The materials needed are: a pencil, safety goggles, scissors, chromatography paper strip, capillary tube, spinach plant pigment extract, test tube, cork stopper, graduated cylinder, chromatography solvent (alternative isopropyl alcohol), metric ruler, stopwatch or clock with a secondhand, hook/fashioned paperclip, paper towels, test tube rack, and mortar and pestle. First we obtained a strip of chromatography paper and cut it so it would fit inside a test tube (with it barely touching the bottom of the tube). Also, when touching the strip, touch the sides only.
Then we attached (firmly) the top of the strip to a hook (or fashioned paperclip at bottom of the cork stopper). Make sure it fits in the test tube. Next we used the pencil to draw a faint line across the strip two centimeters from the bottom tip of the strip.

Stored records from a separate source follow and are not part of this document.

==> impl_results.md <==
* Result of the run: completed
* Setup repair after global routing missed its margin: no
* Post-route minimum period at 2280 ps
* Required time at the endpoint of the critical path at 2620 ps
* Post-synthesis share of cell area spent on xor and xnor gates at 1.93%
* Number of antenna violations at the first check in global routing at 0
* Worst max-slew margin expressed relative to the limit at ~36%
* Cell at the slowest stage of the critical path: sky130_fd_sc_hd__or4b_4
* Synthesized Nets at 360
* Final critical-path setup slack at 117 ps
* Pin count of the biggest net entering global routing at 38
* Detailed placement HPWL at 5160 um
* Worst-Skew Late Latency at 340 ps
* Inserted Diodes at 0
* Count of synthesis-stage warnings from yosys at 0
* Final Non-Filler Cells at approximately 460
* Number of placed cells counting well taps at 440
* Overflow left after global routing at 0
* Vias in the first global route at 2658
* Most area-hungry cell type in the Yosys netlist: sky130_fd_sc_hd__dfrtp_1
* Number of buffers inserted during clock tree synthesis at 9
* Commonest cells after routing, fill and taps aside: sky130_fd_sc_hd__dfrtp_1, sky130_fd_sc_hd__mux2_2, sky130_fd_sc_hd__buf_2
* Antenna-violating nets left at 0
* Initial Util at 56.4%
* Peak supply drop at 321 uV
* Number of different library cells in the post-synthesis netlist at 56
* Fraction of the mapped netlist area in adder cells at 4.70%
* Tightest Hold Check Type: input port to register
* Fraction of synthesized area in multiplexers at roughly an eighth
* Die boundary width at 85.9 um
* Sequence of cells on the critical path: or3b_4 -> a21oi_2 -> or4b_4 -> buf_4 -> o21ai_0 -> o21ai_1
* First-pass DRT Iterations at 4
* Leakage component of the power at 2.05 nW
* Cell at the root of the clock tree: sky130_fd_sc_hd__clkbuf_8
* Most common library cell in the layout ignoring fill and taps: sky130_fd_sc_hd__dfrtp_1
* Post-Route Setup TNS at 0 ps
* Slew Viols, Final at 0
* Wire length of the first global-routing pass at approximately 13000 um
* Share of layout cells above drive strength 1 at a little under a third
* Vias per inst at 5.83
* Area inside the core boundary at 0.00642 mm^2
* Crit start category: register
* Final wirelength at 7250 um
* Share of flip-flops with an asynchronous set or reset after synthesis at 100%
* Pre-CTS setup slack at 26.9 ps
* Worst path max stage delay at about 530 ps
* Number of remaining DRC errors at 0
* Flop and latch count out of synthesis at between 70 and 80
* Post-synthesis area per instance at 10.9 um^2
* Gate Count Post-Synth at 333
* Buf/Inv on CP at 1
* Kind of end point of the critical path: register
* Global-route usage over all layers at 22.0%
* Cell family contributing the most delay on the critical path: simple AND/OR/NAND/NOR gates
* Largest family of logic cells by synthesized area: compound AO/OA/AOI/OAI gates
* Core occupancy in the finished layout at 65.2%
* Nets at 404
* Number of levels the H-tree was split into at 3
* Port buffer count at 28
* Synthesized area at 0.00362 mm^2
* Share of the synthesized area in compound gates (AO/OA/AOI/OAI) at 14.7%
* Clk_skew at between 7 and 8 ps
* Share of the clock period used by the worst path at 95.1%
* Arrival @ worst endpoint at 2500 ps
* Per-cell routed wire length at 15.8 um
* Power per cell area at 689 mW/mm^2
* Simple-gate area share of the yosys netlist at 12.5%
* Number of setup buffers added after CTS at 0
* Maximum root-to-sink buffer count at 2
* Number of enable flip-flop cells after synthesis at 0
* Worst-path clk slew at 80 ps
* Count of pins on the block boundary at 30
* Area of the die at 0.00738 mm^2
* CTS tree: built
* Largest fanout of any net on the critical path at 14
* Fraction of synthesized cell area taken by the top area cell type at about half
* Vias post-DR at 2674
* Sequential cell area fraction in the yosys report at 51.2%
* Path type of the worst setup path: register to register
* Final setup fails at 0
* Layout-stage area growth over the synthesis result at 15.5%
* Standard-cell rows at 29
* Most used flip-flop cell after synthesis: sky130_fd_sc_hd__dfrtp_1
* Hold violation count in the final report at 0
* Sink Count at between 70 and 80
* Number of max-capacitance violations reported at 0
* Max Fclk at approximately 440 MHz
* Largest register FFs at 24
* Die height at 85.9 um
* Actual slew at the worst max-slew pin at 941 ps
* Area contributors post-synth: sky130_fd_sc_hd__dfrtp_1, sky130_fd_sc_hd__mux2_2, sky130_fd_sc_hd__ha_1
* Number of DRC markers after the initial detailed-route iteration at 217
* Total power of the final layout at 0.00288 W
**config.mk**
```make
export PLATFORM = sky130hd
export DESIGN_NAME = mief_top
export DESIGN_NICKNAME = d
export VERILOG_FILES = /design/src/design/mief_pkg.sv /design/src/design/mief_flag_if.sv /design/src/design/mief_flag_bank.sv /design/src/design/mief_edge_sync.sv /design/src/design/mief_top.sv
export SDC_FILE = /design/constraint.sdc
export NUM_CORES = 1
export LEC_CHECK = 0
export ABC_AREA = 0
export BUFFER_PORTS_ARGS = -buffer_cell sky130_fd_sc_hd__clkbuf_2
export CELL_PAD_IN_SITES_DETAIL_PLACEMENT = 0
export CELL_PAD_IN_SITES_GLOBAL_PLACEMENT = 1
export CORE_MARGIN = 5
export CORE_UTILIZATION = 40
export CTS_CLUSTER_DIAMETER = 120
export CTS_CLUSTER_SIZE = 16
export DETAILED_ROUTE_END_ITERATION = 10
export PLACE_DENSITY_LB_ADDON = 0.1
export SYNTH_ARGS = -nofsm -noshare
export SYNTH_HDL_FRONTEND = slang
export SYNTH_HIERARCHICAL = 1
export SYNTH_SLANG_ARGS = --single-unit
```
**constraint.sdc**
```tcl
create_clock -name core_clk_i -period 1.5 [get_ports core_clk_i]
set_input_delay 0.15 -clock core_clk_i [delete_from_list [all_inputs] [get_ports core_clk_i]]
set_output_delay 0.15 -clock core_clk_i [all_outputs]
set_load 0.005 [all_outputs]
```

We placed the cork and strip in place, and we put a mark on the test tube one centimeter below the top of the stopper. The next step was to place the strip of chromatography paper on a paper towel. Then dip a capillary tube into the plant pigment extract (spinach pigment extract) provided by the teacher.
The tube will fill on its own. We applied the extract to the pencil line on the paper, blew the strip dry, and repeated it three to four times until the line on the paper is a dark green. We used a graduated cylinder and carefully measures 5 milliliters of chromatography solvent to pour into the test tube. Then we placed the chromatography strip in the test tube, positioning it so the tip of the strip barely touched the solvent. Then we kept the test tube capped and put it in the test tube rack. We then observed as the solvent rose on the paper and we recorded our findings.
After the solvent has moved up to the line drawn on the paper, remove test tube and the paper from the test tube. We set aside the paper to let it dry. Then we identified the pigment bands, the migration, and the rate of migration. The proceeding activity dealt with leaf collection and pigments from native trees. The materials needed are: at least three leaf specimens collected from a nearby source and a piece of typing paper. First someone in our group took a walk around campus and collected three different leaves.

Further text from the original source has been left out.